Disk heartbeat: the ocssd.bin process registers the status information of this node with all voting disks (Voting File) every second, a process called disk heartbeat. If a node continuously loses its disk heartbeat to the threshold disk timeou (usually 200s), the node will automatically restart to ensure the consistency of the cluster. In addition, CRS only requires that [Namp 2] + 1 voting plates are available, where N is the number of voting plates, which is generally odd.

3. Check the problems of the network

This set of RAC heartbeat network is composed of ETH13 and ETH15 network cards, corresponding to the two ports of the two switches.

The activation of the two ports of the switch and the network card port did not solve the problem, and finally adopted the solution of changing the cable and pulling the cable separately. It was found that the light decay of the line was a little large, but the restart problem was not finally solved.

4. Is it a hardware problem?

At this point, the problem is in a dilemma, to change the way of thinking, since the network and database may not be a problem, then the hardware can really be isolated and detached?

The answer is no, that is the problem of hardware.

When the node is restarted, there are interruptions in the log of the database, so is it possible that it is the problem of CPU and memory?
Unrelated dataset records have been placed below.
$ cat src/rtl/iee_datapath.sv
// Datapath: operand and operator stacks, literal accumulator, arithmetic.
// Depends on iee_pkg and iee_divider.
module iee_datapath #(
  parameter int unsigned STACK_DEPTH = iee_pkg::STACK_DEPTH_DEF
) (
  input  logic              clk,
  input  logic              rst_n,
  input  iee_pkg::dp_cmd_t  cmd,
  output iee_pkg::dp_stat_t stat,
  output logic [31:0]       result
);
  import iee_pkg::*;

  localparam int unsigned IW = (STACK_DEPTH > 1) ? $clog2(STACK_DEPTH) : 1;
  localparam int unsigned CW = $clog2(STACK_DEPTH + 1);
  localparam logic [CW-1:0] DEPTH_C = CW'(STACK_DEPTH);

  // Arithmetic sequencer phases.
  localparam logic [2:0] A_IDLE = 3'd0;
  localparam logic [2:0] A_RD1  = 3'd1;
  localparam logic [2:0] A_RD2  = 3'd2;
  localparam logic [2:0] A_EXEC = 3'd3;
  localparam logic [2:0] A_DIVW = 3'd4;
  localparam logic [2:0] A_PUSH = 3'd5;

  logic [31:0] opnd_mem [STACK_DEPTH];
  logic [2:0]  optr_mem [STACK_DEPTH];

  logic [CW-1:0] ocnt_r, ocnt_nxt, pcnt_r, pcnt_nxt;
  logic [31:0]   lit_r, lit_nxt, lhs_r, lhs_nxt, rhs_r, rhs_nxt, res_r, res_nxt;
  logic [31:0]   rd_r;
  logic          inlit_r, inlit_nxt, err_r, err_nxt;
  logic [2:0]    aop_r, aop_nxt, ast_r, ast_nxt;
  logic          wr_en;
  logic [IW-1:0] wr_addr, rd_addr;
  logic [31:0]   wr_data;
  logic          optr_we;
  logic [IW-1:0] optr_wa;
  logic [2:0]    optr_wd, optr_top;
  logic          div_start, div_done;
  logic [31:0]   div_q;

  iee_divider u_div (
    .clk(clk), .rst_n(rst_n), .start(div_start),
    .dividend(lhs_r), .divisor(rhs_r), .done(div_done), .quotient(div_q)
  );

  // Top of operator stack lives in a small register file read at one place.
  assign optr_top = (pcnt_r == '0) ? OP_LPAREN : optr_mem[IW'(pcnt_r - CW'(1))];

  always_comb begin
    ocnt_nxt  = ocnt_r;
    pcnt_nxt  = pcnt_r;
    lit_nxt   = lit_r;
    inlit_nxt = inlit_r;
    err_nxt   = err_r;
    lhs_nxt   = lhs_r;
    rhs_nxt   = rhs_r;
    res_nxt   = res_r;
    aop_nxt   = aop_r;
    ast_nxt   = ast_r;
    wr_en     = 1'b0;
    wr_addr   = IW'(ocnt_r);
    wr_data   = lit_r;
    rd_addr   = IW'(ocnt_r - CW'(1));
    optr_we   = 1'b0;
    optr_wa   = IW'(pcnt_r);
    optr_wd   = cmd.push_code;

    if (cmd.clear) begin
      ocnt_nxt  = '0;
      pcnt_nxt  = '0;
      lit_nxt   = '0;
      inlit_nxt = 1'b0;
      err_nxt   = 1'b0;
      ast_nxt   = A_IDLE;
    end else begin
      if (cmd.set_err) err_nxt = 1'b1;
      if (cmd.digit) begin
        lit_nxt   = (inlit_r ? ((lit_r << 3) + (lit_r << 1)) : 32'd0)
                    + {28'd0, cmd.digit_val};
        inlit_nxt = 1'b1;
      end
      if (cmd.end_lit && inlit_r) begin
        inlit_nxt = 1'b0;
        lit_nxt   = '0;
        if (ocnt_r == DEPTH_C) err_nxt = 1'b1;
        else begin
          wr_en    = 1'b1;
          ocnt_nxt = ocnt_r + CW'(1);
        end
      end
      if (cmd.push_op) begin
        if (pcnt_r == DEPTH_C) err_nxt = 1'b1;
        else begin
          optr_we  = 1'b1;
          pcnt_nxt = pcnt_r + CW'(1);
        end
      end
      if (cmd.pop_op) pcnt_nxt = pcnt_r - CW'(1);
      if (cmd.red_start) begin
        if (pcnt_r == '0) err_nxt = 1'b1;
        else begin
          pcnt_nxt = pcnt_r - CW'(1);
          aop_nxt  = optr_top;
          if (ocnt_r < CW'(2)) err_nxt = 1'b1;
          else ast_nxt = A_RD1;
        end
      end

      unique case (ast_r)
        A_IDLE: ;
        A_RD1: begin
          // The top operand read in the start cycle is the right-hand side.
          rhs_nxt = rd_r;
          rd_addr = IW'(ocnt_r - CW'(2));
          ast_nxt = A_RD2;
        end
        A_RD2: begin
          rd_addr  = IW'(ocnt_r - CW'(2));
          ocnt_nxt = ocnt_r - CW'(2);
          ast_nxt  = A_EXEC;
        end
        A_EXEC: begin
          lhs_nxt = rd_r;
          ast_nxt = A_PUSH;
          unique case (aop_r)
            OP_ADD: res_nxt = rd_r + rhs_r;
            OP_SUB: res_nxt = rd_r - rhs_r;
            OP_MUL: res_nxt = rd_r * rhs_r;
            OP_DIV: begin
              if (rhs_r == '0) begin
                err_nxt = 1'b1;
                ast_nxt = A_IDLE;
              end else ast_nxt = A_DIVW;
            end
            default: begin
              err_nxt = 1'b1;
              ast_nxt = A_IDLE;
            end
          endcase
        end
        A_DIVW: begin
          if (div_done) begin
            res_nxt = div_q;
            ast_nxt = A_PUSH;
          end
        end
        A_PUSH: begin
          wr_en    = 1'b1;
          wr_data  = res_r;
          ocnt_nxt = ocnt_r + CW'(1);
          ast_nxt  = A_IDLE;
        end
        default: ast_nxt = A_IDLE;
      endcase
    end
  end

  // Divider start is registered, so it rises in the same cycle that lhs/rhs hold the operands.
  logic div_go_r;
  always_ff @(posedge clk) begin
    if (!rst_n) div_go_r <= 1'b0;
    else div_go_r <= (ast_r == A_EXEC) && (aop_r == OP_DIV) && (rhs_r != '0)
                     && !cmd.clear;
  end
  assign div_start = div_go_r;

  always_ff @(posedge clk) begin
    if (wr_en) opnd_mem[wr_addr] <= wr_data;
    rd_r <= opnd_mem[rd_addr];
    if (optr_we) optr_mem[optr_wa] <= optr_wd;
  end

  always_ff @(posedge clk) begin
    lit_r <= lit_nxt;
    lhs_r <= lhs_nxt;
    rhs_r <= rhs_nxt;
    res_r <= res_nxt;
    aop_r <= aop_nxt;
    if (!rst_n) begin
      ocnt_r  <= '0;
      pcnt_r  <= '0;
      inlit_r <= 1'b0;
      err_r   <= 1'b0;
      ast_r   <= A_IDLE;
    end else begin
      ocnt_r  <= ocnt_nxt;
      pcnt_r  <= pcnt_nxt;
      inlit_r <= inlit_nxt;
      err_r   <= err_nxt;
      ast_r   <= ast_nxt;
    end
  end

  // With a single operand left, the read port already points at entry zero.
  assign result        = rd_r;
  assign stat.err      = err_r;
  assign stat.op_empty = (pcnt_r == '0);
  assign stat.op_top   = optr_top;
  assign stat.opnd_one = (ocnt_r == CW'(1));
  assign stat.busy     = (ast_r != A_IDLE);
  assign stat.lit_open = inlit_r;
endmodule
Just check the MCELOG log.

Logs that can not be ignored in MCELOG

Mcelog is a tool for checking hardware errors, especially memory and CPU errors, on x86 Linux systems. Its log is MCELOG.

Generally speaking, servers with large memory are prone to memory problems. Now memory controllers are all integrated in cpu. Memory verification errors and CPU problems can easily lead to server restart.

At this point, the problem surfaced. Contact with the hardware manufacturer, brush the motherboard firmware program, replace a memory after the problem is finally solved.

Third, summary and thinking of the problems:

1. The role of monitoring should not be ignored. This time, the problem of memory hardware has not been found in the server hardware monitoring platform. This needs to contact the manufacturer to continue to improve the fine granularity and sensitivity of server hardware monitoring.

2, from the log, network, database, system, hardware and other aspects of a comprehensive investigation, the problem will eventually be found.

3. The solution to the problem depends on patience and carefulness. If you go further, the problem will eventually be solved.

After reading the above, have you mastered the method of analyzing the problem of frequent restart of rac nodes? If you want to learn more skills or want to know more about it, you are welcome to follow the industry information channel, thank you for reading!

Welcome to subscribe "Shulou Technology Information " to get latest news, interesting things and hot topics in the IT industry, and controls the hottest and latest Internet news, technology news and IT industry trends.

*The comments in the above article only represent the author's personal views and do not represent the views and positions of this website. If you have more insights, please feel free to contribute and share.